Print the lines in the listing below that fall between the line with "end else if (w_wr_a) begin" and the line with "r_db1 <= '0;", those two lines included, exactly as they stand and with nothing else.

----

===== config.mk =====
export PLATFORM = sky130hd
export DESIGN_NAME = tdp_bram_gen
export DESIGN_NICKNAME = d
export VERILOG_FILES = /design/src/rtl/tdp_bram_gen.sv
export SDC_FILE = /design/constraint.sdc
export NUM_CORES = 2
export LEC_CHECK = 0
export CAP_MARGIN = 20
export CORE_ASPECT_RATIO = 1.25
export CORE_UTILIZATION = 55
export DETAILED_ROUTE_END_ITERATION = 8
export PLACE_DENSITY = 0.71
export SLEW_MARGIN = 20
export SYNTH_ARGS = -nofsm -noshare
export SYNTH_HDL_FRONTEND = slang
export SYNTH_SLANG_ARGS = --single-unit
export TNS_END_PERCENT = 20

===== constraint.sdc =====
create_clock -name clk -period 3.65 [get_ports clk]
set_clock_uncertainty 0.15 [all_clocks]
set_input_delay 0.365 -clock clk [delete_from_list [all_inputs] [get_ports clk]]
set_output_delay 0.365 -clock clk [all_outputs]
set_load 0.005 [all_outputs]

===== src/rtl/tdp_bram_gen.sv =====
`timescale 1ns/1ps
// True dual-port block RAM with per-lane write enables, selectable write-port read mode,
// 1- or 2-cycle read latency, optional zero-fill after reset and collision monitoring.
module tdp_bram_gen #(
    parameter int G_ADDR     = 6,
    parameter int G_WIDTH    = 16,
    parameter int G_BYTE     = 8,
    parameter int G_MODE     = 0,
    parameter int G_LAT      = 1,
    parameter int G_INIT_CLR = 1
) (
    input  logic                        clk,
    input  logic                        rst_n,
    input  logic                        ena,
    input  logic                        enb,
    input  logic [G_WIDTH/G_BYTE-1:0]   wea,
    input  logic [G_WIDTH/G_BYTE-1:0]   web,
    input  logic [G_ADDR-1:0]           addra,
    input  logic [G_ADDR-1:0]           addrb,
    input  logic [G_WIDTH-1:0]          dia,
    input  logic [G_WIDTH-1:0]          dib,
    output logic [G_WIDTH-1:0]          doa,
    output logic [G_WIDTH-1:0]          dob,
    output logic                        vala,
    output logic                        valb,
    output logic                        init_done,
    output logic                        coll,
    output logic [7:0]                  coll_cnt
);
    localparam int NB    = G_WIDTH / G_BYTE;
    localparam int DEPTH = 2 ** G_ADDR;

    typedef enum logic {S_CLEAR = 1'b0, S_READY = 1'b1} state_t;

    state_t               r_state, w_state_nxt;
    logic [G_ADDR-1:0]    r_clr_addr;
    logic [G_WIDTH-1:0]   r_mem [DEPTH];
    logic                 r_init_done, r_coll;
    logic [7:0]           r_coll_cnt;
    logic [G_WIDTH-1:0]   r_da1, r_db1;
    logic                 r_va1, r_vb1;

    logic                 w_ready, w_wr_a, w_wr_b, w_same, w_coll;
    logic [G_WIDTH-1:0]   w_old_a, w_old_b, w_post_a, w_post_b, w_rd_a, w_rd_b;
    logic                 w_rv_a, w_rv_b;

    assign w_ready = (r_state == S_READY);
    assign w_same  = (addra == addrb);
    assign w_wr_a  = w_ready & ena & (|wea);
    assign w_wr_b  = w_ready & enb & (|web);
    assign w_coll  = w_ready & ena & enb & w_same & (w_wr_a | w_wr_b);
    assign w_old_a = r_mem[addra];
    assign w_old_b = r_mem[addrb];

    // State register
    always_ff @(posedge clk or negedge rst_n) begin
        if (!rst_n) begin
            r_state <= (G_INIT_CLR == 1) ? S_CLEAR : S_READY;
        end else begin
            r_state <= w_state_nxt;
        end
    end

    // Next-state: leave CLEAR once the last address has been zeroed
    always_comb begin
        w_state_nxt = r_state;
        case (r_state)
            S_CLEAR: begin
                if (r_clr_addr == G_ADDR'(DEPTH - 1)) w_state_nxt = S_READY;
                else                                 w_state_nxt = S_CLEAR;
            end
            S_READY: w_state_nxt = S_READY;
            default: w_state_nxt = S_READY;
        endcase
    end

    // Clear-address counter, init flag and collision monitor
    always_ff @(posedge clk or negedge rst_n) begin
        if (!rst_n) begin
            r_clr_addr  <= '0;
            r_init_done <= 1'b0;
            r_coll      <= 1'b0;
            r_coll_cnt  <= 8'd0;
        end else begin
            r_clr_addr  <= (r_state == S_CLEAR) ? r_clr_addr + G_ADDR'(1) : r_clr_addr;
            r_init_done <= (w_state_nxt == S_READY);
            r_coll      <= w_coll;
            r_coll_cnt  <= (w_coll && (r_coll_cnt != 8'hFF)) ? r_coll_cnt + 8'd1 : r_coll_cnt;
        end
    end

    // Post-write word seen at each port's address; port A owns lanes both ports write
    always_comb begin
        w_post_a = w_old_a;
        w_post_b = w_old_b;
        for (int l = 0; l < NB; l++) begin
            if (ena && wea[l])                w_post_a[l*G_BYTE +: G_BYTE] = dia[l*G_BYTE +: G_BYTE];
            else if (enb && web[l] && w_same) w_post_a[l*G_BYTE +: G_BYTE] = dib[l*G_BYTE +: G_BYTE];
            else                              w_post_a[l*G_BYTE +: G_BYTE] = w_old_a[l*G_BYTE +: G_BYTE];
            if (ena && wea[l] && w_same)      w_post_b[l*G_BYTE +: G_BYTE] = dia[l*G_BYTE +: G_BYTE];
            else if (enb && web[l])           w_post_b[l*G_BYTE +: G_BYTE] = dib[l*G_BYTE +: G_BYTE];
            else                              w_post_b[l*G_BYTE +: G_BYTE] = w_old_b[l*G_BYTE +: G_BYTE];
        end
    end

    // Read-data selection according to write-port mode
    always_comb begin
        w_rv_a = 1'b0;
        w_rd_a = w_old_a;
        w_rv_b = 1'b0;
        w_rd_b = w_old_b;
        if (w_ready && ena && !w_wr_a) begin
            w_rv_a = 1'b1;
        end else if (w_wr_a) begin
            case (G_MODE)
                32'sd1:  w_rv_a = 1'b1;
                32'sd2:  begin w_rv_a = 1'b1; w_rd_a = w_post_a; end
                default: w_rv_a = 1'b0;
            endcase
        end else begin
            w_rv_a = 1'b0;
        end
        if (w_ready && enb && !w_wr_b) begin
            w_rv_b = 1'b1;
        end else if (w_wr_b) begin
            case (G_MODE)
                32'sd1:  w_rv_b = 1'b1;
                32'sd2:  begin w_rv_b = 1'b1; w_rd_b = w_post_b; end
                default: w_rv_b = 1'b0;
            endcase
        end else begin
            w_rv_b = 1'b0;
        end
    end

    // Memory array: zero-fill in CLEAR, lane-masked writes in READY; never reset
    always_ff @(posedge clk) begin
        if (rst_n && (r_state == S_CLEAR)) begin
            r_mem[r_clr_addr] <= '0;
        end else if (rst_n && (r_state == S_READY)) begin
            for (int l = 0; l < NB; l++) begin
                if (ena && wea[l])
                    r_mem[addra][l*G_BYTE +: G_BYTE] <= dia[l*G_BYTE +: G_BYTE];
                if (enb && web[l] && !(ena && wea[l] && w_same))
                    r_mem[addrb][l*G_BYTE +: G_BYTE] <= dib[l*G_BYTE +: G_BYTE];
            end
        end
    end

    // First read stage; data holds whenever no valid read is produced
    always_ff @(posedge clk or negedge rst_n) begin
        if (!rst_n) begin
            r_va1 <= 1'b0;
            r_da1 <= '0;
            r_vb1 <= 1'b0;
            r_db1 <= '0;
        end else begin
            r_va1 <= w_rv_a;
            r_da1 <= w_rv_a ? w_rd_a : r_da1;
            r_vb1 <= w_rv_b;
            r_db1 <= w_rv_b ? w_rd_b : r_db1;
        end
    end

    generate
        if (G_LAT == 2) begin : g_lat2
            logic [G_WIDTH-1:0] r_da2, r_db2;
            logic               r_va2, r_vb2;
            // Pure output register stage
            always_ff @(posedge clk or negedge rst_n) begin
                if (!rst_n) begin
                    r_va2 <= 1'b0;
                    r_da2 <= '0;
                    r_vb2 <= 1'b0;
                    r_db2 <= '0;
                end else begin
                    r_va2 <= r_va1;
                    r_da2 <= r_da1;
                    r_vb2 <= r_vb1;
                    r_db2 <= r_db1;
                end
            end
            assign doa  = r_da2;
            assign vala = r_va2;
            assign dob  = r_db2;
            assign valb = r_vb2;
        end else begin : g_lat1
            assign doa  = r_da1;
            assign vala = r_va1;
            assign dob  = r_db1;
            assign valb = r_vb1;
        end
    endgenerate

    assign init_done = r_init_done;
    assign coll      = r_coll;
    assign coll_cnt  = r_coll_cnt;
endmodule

----

◆ **Answer area**
        end else if (w_wr_a) begin
            case (G_MODE)
                32'sd1:  w_rv_a = 1'b1;
                32'sd2:  begin w_rv_a = 1'b1; w_rd_a = w_post_a; end
                default: w_rv_a = 1'b0;
            endcase
        end else begin
            w_rv_a = 1'b0;
        end
        if (w_ready && enb && !w_wr_b) begin
            w_rv_b = 1'b1;
        end else if (w_wr_b) begin
            case (G_MODE)
                32'sd1:  w_rv_b = 1'b1;
                32'sd2:  begin w_rv_b = 1'b1; w_rd_b = w_post_b; end
                default: w_rv_b = 1'b0;
            endcase
        end else begin
            w_rv_b = 1'b0;
        end
    end

    // Memory array: zero-fill in CLEAR, lane-masked writes in READY; never reset
    always_ff @(posedge clk) begin
        if (rst_n && (r_state == S_CLEAR)) begin
            r_mem[r_clr_addr] <= '0;
        end else if (rst_n && (r_state == S_READY)) begin
            for (int l = 0; l < NB; l++) begin
                if (ena && wea[l])
                    r_mem[addra][l*G_BYTE +: G_BYTE] <= dia[l*G_BYTE +: G_BYTE];
                if (enb && web[l] && !(ena && wea[l] && w_same))
                    r_mem[addrb][l*G_BYTE +: G_BYTE] <= dib[l*G_BYTE +: G_BYTE];
            end
        end
    end

    // First read stage; data holds whenever no valid read is produced
    always_ff @(posedge clk or negedge rst_n) begin
        if (!rst_n) begin
            r_va1 <= 1'b0;
            r_da1 <= '0;
            r_vb1 <= 1'b0;
            r_db1 <= '0;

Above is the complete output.